Han pasado dos años desde que empezó la crisis. Por aquel entonces el sentimiento era que la situación no iba a representar nada más que un sobresalto de unos cuantos meses y que se resolvería con una intervención decidida de las autoridades monetarias.
El caso es que hoy en día aún no sabemos muy bien qué es lo que pasó. Sí sabemos que hubo intermediarios financieros que se aprovecharon de las numerosas ineficiencias del sistema vigente pero, sobre todo en España, comprobamos, ahora, las justificadas advertencias de aquel entonces contra la burbuja inmobiliaria, financiada por una enorme expansión crediticia, y cómo la recuperación está resultando más débil y lenta de lo inicialmente previsto.
En el tercer trimestre de este año, con un crecimiento por primera vez positivo en la zona euro, la economía española se encuentra todavía en plena recesión y la divergencia entre España y el resto de Europa, basada en la antedicha crisis inmobiliaria, que ha paralizado uno de los motores de la actividad económica y que ha destruido más de millón y medio de empleos, nos hace creer que no vamos a recuperarnos a corto plazo.

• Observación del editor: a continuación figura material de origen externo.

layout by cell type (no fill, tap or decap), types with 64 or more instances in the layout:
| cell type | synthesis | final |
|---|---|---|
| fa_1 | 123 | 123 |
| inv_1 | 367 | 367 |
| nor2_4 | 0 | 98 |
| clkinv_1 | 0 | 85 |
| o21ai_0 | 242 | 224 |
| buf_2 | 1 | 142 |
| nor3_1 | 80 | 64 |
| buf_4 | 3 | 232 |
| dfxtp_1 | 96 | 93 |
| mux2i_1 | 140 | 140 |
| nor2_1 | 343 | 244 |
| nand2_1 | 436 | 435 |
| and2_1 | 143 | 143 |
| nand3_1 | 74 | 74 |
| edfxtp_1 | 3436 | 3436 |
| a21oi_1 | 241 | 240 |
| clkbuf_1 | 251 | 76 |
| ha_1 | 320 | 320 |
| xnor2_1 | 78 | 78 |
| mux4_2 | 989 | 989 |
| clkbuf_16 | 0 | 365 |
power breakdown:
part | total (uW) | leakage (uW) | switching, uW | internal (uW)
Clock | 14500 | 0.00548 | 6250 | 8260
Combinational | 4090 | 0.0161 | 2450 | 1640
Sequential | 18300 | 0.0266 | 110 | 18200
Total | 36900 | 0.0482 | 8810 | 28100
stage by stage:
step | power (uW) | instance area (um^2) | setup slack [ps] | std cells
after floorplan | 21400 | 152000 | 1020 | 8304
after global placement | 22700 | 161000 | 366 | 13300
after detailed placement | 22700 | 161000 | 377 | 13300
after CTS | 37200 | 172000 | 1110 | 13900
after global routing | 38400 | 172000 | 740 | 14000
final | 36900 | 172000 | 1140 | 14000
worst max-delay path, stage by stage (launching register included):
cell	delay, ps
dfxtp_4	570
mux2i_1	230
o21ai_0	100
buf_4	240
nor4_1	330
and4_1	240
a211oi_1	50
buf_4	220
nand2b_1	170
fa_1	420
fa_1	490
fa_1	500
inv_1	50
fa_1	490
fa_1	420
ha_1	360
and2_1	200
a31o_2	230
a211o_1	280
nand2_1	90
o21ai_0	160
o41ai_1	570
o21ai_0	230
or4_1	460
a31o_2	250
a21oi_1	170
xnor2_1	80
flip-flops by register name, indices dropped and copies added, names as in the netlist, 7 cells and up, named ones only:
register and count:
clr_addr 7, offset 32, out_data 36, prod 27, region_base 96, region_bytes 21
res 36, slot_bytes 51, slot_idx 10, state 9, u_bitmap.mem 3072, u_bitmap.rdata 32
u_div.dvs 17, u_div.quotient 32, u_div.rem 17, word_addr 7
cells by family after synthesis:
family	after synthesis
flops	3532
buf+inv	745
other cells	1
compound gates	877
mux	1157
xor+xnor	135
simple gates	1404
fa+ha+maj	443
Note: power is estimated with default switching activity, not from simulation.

En este contexto, el año 2010 se presenta complicado pero apasionante.Vivimos tiempos duros, pero las empresas que mejor estén preparadas, que más inviertan en conocimiento y tecnologías y que se hayan internacionalizado, saldrán reforzadas y podrán transformar los actuales apuros en oportunidades.
Con este telón de fondo, la Asociación de Ginebra remitió una carta a los ministros de Economía y Finanzas del G-20, en el transcurso de la cumbre celebrada en Escocia los días 6 y 7 de noviembre, sobre las medidas impulsadas a nivel internacional para recuperar el crecimiento de la economía y dotar de estabilidad al sistema financiero, concluyendo que «confía en que un sólido sector asegurador resulte un aliado clave para la búsqueda de la recuperación del crecimiento económico sostenible y la creación de empleo».
Si hay un sector de la actividad económica que recientemente ocupa las primeras páginas de los diarios españoles y británicos -como consecuencia del acuerdo de fusión entre Iberia y British Airways- es el de la aviación. En la entrevista que abre el presente número de la revista, el máximo ejecutivo de Global Aerospace, además de subrayar la trascendencia socioeconómica del transporte aéreo, nos confirma cómo, a pesar de lo que pueda parecer por la reiteración de catástrofes aéreas de los últimos meses, volar no sólo es cada vez más seguro, sino que además las líneas aéreas tienen un sólida cultura de gestión de la seguridad.
En el primero de los tres estudios publicados, los autores proponen un modelo escalar, capaz de cuantificar el riesgo operacional en las compañías de seguros, dentro del marco regulador que supone la entrada en vigor de Solvencia II que permita integrarlo junto a otros riesgos profusamente tratados, tales como el riesgo de crédito y el riesgo de mercado, y que facilite la implantación de un modelo dinámico de gestión de riesgos.
El siguiente artículo recoge la segunda y última parte del trabajo iniciado en el anterior número en el que su autor -anterior director de esta revista-, apoyándose en abundante información estadística, analiza la mortalidad por accidentes en España y su comparativa con otros países del entorno.
Se cierra esta sección con las reflexiones de François Settembrino, presidente honorario de FERMA y miembro del consejo de redacción de esta revista, quien desde su personal punto de vista establece la necesidad para los gerentes de riesgos de contar con «un catalejo» que les permita, al igual que a los antiguos navegantes, anticiparse a los riesgos venideros.
En el informe publicado sobre el ranking de los 25 mayores grupos aseguradores en América Latina -elaborado a partir de los datos de los organismos de control de los diferentes países y que incorpora comentarios sobre los principales movimientos empresariales que se han producido en el sector asegurador de estos países- se observan las notables variaciones respecto al año anterior en las posiciones ocupadas por los respectivos grupos aseguradores.
En el Observatorio de Siniestros, el autor describe la formación y características de la llamada ciclogénesis explosiva y el impacto producido por el paso del ciclón extratropical Klaus los días 23, 24 y 25 de enero de 2009 por el sur de Europa y su impacto sobre algunos grandes riesgos en España, que dejó a su paso cuantiosas pérdidas económicas.
Con las habituales secciones dedicadas a dar cuenta de las novedades habidas en libros y publicaciones sobre Gerencia de Riesgos y Seguros y el apartado sobre noticias de AGERS concluye el presente número, que, como todos los que le han precedido, deseamos resulte de su agrado.
Paz y felicidad para el próximo año.